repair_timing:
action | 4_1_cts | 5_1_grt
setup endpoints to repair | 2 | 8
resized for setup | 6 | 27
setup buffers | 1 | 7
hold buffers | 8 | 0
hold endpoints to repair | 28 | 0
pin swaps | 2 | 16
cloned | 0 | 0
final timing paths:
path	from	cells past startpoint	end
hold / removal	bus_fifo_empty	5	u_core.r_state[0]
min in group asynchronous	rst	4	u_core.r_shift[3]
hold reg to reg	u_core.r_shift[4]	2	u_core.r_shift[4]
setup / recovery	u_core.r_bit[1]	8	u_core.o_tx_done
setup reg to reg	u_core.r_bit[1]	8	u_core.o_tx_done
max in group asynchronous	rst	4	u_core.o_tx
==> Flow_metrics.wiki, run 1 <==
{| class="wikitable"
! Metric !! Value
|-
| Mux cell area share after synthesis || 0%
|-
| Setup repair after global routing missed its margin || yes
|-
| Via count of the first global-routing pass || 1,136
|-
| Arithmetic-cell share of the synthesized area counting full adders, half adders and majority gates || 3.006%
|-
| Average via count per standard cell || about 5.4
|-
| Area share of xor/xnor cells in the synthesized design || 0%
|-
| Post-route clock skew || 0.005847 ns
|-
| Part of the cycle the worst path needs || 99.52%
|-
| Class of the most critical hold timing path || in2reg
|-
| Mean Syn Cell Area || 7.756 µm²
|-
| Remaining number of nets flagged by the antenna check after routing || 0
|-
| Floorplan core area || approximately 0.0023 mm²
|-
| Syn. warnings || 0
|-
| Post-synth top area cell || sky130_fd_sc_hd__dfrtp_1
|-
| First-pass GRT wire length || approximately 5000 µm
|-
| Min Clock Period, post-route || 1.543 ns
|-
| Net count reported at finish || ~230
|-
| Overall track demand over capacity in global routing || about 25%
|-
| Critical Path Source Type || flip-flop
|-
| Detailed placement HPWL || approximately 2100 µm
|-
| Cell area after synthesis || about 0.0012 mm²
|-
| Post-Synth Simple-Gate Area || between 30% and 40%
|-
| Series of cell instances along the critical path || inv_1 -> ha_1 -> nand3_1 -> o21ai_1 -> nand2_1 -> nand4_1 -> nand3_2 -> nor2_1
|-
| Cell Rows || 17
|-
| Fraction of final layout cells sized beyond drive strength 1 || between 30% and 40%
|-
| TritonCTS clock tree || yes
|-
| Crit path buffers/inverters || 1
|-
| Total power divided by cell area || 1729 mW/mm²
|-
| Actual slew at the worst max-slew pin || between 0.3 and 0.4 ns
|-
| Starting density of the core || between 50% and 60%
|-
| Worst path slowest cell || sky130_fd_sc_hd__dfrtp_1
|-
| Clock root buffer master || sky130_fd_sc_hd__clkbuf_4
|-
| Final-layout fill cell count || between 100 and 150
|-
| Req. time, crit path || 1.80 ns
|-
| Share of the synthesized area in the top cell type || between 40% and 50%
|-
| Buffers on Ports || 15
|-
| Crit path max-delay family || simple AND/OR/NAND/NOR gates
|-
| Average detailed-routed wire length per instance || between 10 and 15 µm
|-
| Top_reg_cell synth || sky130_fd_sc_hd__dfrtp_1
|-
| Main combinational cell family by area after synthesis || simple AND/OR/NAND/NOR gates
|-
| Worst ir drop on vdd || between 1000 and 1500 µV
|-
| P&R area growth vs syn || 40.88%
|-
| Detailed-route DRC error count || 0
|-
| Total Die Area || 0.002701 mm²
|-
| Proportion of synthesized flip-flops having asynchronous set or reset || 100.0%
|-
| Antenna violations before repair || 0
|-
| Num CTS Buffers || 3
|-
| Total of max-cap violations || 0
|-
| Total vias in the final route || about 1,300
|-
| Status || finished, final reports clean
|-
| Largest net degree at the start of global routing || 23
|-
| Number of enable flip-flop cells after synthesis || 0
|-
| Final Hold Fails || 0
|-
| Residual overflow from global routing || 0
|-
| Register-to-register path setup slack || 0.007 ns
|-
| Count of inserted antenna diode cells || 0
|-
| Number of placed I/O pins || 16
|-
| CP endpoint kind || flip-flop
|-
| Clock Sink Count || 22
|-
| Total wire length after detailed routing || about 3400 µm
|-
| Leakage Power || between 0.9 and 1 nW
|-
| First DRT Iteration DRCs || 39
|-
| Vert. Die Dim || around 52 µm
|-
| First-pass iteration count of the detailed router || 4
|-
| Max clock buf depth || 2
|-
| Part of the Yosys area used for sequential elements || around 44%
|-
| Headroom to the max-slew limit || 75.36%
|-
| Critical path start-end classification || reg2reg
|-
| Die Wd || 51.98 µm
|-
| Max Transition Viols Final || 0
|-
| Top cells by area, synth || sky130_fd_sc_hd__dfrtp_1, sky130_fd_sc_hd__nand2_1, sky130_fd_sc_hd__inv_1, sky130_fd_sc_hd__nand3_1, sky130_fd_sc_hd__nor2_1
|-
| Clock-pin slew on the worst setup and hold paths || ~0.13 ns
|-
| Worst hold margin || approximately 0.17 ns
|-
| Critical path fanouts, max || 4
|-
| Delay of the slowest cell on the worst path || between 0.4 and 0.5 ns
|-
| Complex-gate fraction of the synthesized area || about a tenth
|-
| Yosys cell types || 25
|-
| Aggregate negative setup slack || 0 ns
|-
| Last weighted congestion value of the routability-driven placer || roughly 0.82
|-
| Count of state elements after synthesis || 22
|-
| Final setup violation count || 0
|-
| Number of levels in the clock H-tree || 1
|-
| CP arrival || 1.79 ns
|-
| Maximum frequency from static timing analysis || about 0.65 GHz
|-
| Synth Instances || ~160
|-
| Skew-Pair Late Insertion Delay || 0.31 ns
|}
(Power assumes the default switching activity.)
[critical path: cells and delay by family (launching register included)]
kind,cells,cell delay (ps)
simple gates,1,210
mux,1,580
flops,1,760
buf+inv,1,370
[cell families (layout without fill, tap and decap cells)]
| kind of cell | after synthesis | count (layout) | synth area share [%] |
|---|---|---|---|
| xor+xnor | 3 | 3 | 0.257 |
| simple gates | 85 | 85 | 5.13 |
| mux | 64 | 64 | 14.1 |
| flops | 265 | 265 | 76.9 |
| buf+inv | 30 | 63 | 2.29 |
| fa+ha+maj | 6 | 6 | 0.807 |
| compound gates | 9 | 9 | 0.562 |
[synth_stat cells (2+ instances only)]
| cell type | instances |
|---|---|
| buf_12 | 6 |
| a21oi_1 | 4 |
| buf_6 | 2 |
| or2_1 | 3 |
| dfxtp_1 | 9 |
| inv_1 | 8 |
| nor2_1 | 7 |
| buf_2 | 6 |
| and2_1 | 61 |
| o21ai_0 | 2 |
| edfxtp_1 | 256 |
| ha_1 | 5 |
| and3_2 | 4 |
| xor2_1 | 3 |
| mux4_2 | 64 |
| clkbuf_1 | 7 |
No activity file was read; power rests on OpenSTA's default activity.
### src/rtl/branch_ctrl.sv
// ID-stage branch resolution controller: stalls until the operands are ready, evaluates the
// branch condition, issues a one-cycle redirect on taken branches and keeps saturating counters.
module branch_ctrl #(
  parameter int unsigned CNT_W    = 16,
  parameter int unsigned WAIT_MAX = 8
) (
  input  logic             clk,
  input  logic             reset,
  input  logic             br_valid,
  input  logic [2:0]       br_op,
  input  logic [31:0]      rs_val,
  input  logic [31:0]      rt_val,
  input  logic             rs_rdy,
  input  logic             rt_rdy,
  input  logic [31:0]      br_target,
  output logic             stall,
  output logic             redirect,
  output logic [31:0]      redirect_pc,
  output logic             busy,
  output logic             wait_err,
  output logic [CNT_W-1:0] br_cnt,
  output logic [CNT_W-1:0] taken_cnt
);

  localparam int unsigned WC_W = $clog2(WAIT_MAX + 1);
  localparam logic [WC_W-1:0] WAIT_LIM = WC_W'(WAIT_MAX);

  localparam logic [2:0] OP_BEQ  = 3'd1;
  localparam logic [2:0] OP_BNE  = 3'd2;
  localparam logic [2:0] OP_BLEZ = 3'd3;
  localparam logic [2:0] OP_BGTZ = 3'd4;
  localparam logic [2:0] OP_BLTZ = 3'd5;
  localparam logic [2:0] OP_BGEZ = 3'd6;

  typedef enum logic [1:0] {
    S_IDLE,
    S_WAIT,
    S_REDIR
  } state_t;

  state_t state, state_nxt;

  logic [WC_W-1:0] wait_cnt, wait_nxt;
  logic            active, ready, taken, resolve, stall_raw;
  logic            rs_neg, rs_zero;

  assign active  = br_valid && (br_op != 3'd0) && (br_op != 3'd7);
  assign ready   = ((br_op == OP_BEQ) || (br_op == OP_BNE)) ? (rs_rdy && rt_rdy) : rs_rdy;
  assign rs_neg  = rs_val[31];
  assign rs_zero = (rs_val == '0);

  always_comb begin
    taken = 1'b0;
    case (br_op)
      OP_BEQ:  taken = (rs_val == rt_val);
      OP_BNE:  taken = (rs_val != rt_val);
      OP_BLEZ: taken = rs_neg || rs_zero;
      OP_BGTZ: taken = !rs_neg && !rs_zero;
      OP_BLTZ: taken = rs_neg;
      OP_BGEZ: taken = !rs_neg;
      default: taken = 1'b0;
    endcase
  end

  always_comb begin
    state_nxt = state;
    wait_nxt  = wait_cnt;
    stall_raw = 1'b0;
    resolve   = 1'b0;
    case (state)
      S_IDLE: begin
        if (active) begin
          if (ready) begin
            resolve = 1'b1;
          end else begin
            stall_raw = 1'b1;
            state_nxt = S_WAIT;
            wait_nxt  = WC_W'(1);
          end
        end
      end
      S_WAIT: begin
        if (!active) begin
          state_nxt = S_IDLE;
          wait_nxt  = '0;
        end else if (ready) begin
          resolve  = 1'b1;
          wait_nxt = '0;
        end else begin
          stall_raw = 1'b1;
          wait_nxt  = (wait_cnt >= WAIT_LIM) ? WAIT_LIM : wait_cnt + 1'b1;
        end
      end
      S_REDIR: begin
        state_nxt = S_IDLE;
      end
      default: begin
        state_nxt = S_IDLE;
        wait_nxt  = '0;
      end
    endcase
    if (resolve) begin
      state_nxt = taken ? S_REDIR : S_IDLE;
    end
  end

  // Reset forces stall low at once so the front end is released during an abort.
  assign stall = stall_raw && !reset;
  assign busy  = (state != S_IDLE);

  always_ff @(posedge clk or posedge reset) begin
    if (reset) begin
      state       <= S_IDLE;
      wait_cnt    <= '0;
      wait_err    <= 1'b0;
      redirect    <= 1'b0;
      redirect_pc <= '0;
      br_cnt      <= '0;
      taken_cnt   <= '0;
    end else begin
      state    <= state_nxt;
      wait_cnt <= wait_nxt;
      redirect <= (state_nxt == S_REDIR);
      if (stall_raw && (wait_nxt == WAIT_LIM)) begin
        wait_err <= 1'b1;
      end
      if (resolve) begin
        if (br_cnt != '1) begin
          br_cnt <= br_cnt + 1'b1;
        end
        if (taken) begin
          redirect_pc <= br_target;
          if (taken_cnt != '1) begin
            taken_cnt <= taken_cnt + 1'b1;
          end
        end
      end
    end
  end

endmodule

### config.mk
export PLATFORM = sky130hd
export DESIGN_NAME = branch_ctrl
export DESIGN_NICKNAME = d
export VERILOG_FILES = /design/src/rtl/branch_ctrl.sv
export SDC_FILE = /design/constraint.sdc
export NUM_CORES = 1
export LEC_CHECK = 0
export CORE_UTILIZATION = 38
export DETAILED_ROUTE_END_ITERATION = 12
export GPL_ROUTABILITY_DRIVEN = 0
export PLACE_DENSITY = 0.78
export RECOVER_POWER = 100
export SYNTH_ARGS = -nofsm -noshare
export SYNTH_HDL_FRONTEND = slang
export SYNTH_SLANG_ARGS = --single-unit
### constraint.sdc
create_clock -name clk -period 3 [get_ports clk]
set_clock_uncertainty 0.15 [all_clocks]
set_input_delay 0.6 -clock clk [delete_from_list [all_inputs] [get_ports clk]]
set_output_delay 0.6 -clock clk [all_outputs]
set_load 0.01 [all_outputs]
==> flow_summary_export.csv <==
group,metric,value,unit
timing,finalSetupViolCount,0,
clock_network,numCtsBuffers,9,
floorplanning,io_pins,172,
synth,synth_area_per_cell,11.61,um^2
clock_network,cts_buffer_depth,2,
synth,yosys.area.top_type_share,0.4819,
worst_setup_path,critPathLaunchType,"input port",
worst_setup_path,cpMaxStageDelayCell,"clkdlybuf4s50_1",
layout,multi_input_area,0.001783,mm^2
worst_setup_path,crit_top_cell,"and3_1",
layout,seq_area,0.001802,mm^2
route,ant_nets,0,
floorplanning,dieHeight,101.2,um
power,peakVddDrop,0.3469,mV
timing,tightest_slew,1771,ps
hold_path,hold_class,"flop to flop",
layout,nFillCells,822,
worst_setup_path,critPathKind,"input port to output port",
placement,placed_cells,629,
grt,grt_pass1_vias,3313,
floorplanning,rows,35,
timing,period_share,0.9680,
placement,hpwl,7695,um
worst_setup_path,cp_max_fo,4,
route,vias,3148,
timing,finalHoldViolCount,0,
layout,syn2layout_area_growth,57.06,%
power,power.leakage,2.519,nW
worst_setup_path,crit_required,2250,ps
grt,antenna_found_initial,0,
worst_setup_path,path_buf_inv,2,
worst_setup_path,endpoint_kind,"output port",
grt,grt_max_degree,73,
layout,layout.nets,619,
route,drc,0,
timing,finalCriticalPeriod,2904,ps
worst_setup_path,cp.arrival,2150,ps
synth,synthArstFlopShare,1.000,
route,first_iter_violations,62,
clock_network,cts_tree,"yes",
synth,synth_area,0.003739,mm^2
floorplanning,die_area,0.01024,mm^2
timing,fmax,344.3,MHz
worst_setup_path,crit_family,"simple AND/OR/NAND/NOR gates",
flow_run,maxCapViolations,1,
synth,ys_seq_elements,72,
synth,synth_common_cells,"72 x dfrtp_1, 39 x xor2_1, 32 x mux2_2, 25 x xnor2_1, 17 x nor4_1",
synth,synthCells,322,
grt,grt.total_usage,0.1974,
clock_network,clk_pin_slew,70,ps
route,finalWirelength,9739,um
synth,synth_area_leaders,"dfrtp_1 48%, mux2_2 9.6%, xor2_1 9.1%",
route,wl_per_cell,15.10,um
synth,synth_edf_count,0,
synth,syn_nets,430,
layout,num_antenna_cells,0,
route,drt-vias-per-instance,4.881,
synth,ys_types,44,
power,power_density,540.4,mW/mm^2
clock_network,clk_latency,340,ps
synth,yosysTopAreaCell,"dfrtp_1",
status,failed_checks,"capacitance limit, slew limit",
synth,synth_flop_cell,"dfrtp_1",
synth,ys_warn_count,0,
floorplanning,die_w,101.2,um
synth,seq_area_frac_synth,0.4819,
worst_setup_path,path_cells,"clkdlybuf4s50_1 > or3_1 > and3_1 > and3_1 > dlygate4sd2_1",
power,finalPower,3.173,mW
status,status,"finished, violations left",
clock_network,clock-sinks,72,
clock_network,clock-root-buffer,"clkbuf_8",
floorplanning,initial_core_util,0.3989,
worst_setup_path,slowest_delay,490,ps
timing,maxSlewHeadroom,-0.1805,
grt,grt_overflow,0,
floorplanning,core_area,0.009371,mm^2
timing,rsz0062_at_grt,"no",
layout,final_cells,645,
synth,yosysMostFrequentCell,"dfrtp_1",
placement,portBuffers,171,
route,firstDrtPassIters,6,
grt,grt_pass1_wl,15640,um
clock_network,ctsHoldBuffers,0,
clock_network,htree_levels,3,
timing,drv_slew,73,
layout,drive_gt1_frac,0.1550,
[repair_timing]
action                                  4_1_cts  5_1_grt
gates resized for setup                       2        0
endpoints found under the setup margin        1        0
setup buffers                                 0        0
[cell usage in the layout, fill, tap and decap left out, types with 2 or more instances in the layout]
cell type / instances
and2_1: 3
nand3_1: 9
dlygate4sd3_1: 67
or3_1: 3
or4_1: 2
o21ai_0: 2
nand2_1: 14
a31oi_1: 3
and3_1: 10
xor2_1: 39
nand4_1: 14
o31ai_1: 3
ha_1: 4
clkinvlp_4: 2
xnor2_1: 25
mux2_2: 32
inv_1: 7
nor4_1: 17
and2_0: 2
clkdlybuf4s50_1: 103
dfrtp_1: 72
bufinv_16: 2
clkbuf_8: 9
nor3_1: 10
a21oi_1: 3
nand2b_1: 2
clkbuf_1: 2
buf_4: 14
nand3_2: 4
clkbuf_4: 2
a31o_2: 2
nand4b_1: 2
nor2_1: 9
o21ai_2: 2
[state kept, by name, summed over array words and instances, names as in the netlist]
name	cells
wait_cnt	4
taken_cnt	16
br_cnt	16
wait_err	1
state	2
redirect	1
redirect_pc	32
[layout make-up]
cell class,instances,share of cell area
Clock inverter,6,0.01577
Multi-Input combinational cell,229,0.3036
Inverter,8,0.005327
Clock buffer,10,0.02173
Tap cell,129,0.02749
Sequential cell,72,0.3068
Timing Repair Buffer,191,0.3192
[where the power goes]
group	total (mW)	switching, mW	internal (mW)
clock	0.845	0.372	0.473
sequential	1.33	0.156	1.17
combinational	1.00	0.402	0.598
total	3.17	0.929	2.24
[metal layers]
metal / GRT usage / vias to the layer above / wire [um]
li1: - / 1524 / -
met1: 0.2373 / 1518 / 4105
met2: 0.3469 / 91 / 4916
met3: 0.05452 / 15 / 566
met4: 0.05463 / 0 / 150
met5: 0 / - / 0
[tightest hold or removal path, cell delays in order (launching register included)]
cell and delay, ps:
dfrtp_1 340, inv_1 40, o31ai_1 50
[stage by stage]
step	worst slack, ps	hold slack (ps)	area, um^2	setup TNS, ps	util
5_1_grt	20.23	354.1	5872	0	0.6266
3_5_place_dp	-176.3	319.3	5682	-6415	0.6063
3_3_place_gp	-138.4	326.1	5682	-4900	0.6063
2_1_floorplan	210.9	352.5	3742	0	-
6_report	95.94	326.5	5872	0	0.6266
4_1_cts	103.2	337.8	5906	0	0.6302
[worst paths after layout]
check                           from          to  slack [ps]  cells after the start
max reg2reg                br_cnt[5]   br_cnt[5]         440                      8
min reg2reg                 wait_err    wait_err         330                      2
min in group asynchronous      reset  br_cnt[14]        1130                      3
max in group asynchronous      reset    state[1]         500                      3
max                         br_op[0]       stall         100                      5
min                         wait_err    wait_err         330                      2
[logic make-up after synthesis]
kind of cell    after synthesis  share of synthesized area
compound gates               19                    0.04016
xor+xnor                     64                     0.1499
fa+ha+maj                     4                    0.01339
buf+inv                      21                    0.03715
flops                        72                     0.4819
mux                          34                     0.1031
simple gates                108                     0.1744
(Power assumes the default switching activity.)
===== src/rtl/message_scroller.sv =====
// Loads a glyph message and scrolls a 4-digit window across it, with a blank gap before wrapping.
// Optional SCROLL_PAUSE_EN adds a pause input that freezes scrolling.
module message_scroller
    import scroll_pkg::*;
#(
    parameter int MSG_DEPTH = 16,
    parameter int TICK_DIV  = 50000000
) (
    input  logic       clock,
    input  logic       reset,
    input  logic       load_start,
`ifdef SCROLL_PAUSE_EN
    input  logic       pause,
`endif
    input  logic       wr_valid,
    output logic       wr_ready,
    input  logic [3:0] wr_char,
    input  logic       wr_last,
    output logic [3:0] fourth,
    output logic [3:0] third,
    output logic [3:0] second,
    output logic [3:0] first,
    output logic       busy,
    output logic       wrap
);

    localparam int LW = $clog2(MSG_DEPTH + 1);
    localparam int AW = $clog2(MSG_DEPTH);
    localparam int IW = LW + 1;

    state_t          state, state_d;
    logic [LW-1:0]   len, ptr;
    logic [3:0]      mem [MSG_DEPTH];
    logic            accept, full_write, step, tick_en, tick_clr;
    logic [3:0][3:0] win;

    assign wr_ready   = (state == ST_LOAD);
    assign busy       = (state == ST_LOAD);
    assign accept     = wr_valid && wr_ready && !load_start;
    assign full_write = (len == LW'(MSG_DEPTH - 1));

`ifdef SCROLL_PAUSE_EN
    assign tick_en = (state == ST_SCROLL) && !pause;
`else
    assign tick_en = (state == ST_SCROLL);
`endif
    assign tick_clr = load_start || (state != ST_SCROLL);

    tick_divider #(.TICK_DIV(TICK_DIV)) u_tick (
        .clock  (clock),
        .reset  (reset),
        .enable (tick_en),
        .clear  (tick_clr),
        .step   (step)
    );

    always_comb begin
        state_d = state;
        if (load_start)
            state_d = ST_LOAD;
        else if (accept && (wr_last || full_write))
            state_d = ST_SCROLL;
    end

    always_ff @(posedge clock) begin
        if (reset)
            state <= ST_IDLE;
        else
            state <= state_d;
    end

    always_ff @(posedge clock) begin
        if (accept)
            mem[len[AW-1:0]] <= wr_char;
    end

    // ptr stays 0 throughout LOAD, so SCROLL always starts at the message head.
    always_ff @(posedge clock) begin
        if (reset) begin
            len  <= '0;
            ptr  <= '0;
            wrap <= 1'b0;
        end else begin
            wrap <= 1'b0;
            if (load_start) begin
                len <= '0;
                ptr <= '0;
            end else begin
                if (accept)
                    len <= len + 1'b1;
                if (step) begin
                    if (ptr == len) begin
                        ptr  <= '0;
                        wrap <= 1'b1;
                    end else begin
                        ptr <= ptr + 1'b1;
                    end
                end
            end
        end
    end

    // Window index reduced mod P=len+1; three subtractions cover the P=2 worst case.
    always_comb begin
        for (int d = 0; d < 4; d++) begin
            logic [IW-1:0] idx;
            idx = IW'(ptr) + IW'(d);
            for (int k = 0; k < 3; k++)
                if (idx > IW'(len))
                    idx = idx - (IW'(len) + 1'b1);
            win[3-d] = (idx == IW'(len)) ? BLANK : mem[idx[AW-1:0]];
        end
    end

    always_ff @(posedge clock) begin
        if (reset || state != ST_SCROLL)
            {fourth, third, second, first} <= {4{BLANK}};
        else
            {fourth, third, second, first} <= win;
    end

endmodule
● ● ● ●
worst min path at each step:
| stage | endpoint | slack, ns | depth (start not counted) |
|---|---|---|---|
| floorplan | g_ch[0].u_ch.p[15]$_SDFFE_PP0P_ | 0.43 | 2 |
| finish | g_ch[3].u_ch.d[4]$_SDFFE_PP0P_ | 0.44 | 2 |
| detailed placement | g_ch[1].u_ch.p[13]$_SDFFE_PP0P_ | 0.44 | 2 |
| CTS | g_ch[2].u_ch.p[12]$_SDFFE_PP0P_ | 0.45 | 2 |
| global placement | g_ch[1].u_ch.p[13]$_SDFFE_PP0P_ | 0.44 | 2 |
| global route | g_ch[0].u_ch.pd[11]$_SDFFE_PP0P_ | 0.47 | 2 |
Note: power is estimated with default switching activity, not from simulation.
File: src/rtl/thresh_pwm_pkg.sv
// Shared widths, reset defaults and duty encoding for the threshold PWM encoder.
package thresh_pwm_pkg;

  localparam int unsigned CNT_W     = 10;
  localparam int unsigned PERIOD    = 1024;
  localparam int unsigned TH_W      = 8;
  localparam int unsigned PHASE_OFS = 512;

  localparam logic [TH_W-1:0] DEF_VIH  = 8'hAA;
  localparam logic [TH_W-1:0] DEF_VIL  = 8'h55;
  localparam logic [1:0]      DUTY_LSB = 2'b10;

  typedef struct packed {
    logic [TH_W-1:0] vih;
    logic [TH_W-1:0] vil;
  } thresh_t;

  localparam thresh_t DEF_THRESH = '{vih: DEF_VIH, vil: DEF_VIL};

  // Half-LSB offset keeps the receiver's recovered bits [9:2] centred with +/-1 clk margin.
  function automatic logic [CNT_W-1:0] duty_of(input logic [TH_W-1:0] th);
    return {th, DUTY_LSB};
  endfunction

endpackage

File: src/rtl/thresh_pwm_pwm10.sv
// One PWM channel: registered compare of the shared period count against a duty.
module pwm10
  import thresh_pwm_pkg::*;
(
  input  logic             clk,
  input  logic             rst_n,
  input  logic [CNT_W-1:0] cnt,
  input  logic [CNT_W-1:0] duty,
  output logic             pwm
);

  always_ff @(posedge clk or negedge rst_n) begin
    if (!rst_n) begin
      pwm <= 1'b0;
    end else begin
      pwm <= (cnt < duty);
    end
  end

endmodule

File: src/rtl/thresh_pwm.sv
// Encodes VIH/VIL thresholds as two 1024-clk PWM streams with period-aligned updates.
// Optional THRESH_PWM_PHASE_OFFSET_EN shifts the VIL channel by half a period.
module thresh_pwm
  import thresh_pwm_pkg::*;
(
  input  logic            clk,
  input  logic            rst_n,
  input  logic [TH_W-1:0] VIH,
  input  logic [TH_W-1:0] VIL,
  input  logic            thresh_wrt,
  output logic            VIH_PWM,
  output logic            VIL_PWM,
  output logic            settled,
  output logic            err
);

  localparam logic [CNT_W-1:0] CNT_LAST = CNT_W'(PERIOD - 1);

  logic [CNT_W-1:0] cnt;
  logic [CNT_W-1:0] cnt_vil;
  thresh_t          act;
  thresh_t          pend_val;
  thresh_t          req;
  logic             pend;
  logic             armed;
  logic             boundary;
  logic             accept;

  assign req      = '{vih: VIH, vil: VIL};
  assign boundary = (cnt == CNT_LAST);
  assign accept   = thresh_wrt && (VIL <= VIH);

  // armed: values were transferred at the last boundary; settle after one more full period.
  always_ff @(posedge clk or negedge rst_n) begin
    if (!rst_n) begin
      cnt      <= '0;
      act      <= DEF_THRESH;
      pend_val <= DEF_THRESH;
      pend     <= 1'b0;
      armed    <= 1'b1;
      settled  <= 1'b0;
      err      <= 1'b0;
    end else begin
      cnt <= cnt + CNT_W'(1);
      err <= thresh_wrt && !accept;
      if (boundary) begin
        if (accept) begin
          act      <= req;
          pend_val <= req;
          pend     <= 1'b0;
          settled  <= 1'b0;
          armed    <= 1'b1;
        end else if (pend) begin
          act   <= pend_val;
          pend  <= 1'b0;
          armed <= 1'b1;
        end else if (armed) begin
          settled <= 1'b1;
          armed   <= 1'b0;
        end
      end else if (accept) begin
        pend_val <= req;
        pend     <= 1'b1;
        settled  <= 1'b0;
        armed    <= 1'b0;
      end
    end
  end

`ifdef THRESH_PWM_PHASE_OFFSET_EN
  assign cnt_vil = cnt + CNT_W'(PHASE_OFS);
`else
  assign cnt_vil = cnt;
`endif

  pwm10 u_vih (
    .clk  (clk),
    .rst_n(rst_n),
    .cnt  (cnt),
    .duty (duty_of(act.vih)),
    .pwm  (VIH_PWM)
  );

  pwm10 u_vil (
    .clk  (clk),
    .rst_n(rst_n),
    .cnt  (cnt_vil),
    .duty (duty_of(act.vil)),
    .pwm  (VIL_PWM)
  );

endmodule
● ● ● ●
WHAT TO PRODUCE: The answer must be a single number: the count of lines in the records above that contain the word "global".

ANSWER TO THE PROBLEM: 7